Volume 33, Issue 6, Pages 857-862 (June 2007)
Analysis of Internal Jugular Vein Insufficiency—A Comparison of Two Ultrasound Methods
Max Nedelmann, Daniel Teschner, Marianne Dieterich
Received 13 July 2006; received in revised form 23 November 2006; accepted 14 February 2007. published online 24 April 2007.
Jugular venous valve insufficiency is a contributing factor to different pathologic conditions. For assessment of insufficiency, two ultrasound techniques have been developed, that are based on very different methodology (direct Doppler assessment versus air contrast ultrasound venography [ACUV]). This study was conducted to compare these two methods to improve comparability of existing studies and diagnostic accuracy in future studies. The function of 40 valves was determined in 20 individuals during a Valsalva maneuver. For direct Doppler assessment, valvular competence was assessed on basis of Doppler recordings, following recently established criteria. Valvular insufficiency in ACUV was diagnosed when reflux of an air-based echo contrast agent through the valve could be detected. With both methods, evaluation of 39 valves was accomplished (one exclusion due to hypoplasia of the corresponding vein). Both methods showed very high agreement in detection rates. All 18 valves being classified as insufficient by Doppler criteria were also insufficient in ACUV. Of 21 valves classified as competent (Doppler), one valve was rated as insufficient in ACUV due to discrete reflux of microbubbles. However, ACUV was inaccurate in evaluation of the left internal jugular vein after injection of the contrast agent into the right cubital vein. High detection rates could only be achieved when this was taken into account. This study shows that detection rates of internal jugular valve insufficiency are very similar with both methods. However, this high agreement required modification of the established protocol of ACUV.

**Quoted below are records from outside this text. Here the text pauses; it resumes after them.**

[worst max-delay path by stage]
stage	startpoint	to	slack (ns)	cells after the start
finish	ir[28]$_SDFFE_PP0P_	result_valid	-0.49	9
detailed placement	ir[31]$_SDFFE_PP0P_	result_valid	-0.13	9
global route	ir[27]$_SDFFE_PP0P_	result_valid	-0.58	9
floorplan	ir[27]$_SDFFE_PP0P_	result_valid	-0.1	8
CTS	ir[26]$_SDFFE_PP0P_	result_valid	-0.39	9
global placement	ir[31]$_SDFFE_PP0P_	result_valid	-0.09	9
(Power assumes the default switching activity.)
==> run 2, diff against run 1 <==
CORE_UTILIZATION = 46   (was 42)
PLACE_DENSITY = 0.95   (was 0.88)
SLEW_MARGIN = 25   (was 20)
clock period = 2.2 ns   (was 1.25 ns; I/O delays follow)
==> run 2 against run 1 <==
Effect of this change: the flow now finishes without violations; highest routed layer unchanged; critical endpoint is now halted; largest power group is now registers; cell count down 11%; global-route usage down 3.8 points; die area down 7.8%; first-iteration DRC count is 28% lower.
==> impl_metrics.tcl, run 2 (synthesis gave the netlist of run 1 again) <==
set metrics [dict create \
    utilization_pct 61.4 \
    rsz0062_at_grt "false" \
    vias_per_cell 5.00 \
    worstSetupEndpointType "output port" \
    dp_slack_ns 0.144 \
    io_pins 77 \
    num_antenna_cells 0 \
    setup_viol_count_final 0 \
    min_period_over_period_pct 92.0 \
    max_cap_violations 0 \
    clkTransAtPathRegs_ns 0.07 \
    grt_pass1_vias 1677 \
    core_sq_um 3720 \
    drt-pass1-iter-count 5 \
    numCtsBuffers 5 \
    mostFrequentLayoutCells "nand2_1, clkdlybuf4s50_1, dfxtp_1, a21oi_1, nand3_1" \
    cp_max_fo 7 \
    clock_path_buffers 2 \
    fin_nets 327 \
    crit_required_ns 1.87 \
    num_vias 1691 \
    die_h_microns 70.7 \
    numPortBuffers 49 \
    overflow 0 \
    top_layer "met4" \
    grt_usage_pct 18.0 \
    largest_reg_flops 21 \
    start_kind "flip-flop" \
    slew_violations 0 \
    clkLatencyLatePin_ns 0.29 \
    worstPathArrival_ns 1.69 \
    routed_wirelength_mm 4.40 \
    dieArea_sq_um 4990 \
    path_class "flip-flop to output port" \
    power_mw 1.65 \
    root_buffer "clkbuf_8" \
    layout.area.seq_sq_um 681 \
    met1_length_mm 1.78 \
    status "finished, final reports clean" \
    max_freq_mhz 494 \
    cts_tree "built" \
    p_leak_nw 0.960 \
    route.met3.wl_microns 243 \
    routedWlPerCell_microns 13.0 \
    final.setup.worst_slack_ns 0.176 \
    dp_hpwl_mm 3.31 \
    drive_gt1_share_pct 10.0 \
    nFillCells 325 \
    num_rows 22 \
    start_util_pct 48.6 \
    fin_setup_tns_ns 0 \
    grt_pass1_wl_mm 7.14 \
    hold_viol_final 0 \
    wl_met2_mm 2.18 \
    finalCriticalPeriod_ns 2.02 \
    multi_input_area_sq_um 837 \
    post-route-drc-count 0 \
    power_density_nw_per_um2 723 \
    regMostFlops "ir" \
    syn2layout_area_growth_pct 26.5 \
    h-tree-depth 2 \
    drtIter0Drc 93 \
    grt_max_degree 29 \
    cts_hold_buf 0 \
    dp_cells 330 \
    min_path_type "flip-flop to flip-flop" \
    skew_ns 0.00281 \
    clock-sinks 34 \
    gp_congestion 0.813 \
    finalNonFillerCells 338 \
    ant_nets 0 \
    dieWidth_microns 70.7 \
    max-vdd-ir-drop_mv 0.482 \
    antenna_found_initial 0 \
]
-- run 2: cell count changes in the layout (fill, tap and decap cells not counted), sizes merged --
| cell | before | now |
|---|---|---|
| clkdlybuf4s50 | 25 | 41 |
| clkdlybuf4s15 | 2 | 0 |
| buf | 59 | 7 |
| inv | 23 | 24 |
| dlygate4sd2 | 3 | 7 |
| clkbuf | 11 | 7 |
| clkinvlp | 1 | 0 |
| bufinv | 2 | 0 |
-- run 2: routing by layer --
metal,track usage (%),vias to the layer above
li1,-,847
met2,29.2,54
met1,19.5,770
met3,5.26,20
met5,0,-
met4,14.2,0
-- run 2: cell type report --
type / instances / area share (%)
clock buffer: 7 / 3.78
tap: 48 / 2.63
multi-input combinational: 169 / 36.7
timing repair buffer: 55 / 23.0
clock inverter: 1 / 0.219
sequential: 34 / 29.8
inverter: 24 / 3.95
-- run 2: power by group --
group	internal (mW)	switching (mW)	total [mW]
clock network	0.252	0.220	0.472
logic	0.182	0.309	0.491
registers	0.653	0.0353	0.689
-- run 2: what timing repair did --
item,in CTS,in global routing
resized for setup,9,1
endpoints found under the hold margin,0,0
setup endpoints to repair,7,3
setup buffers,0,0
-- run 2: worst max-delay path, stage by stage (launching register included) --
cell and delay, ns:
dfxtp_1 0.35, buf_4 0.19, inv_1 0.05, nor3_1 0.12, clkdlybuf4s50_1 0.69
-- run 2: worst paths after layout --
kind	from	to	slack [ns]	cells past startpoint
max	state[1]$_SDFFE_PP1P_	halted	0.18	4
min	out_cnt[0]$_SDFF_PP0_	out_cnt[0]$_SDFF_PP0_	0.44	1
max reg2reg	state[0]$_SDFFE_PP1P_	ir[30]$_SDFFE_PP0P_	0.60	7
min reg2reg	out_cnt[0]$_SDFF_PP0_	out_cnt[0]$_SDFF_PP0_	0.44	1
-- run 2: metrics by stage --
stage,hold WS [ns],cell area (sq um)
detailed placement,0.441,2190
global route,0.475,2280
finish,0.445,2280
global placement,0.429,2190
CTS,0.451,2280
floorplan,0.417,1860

This was posted in CCSVI Locator but again it is talking about the other form of valve insufficiency, where blood can flow through the valve but will flow back again under valsalva. (In CCSVI the blood does not flow through in the first place; it is the valve itself as an outflow obstruction that causes the reflux.)
So to me the point of interest in this abstract is the one case of hypoplasia of the IJV. THAT could be CCSVI. Here in 20 individuals a single case of one-sided hypoplasia was found. If the sample of people was randomly chosen and they were all healthy, finding even one hypoplastic IJV is higher than would be expected?
The presence of one hypoplastic IJV wouldn't guarantee CCSVI, it would depend on the results of a transcranial doppler and how the rest of the blood flow has been diverted.
However even in a healthy population, perhaps that individual would be experiencing a scientifically measureable difference in fatigue, weakness, etc?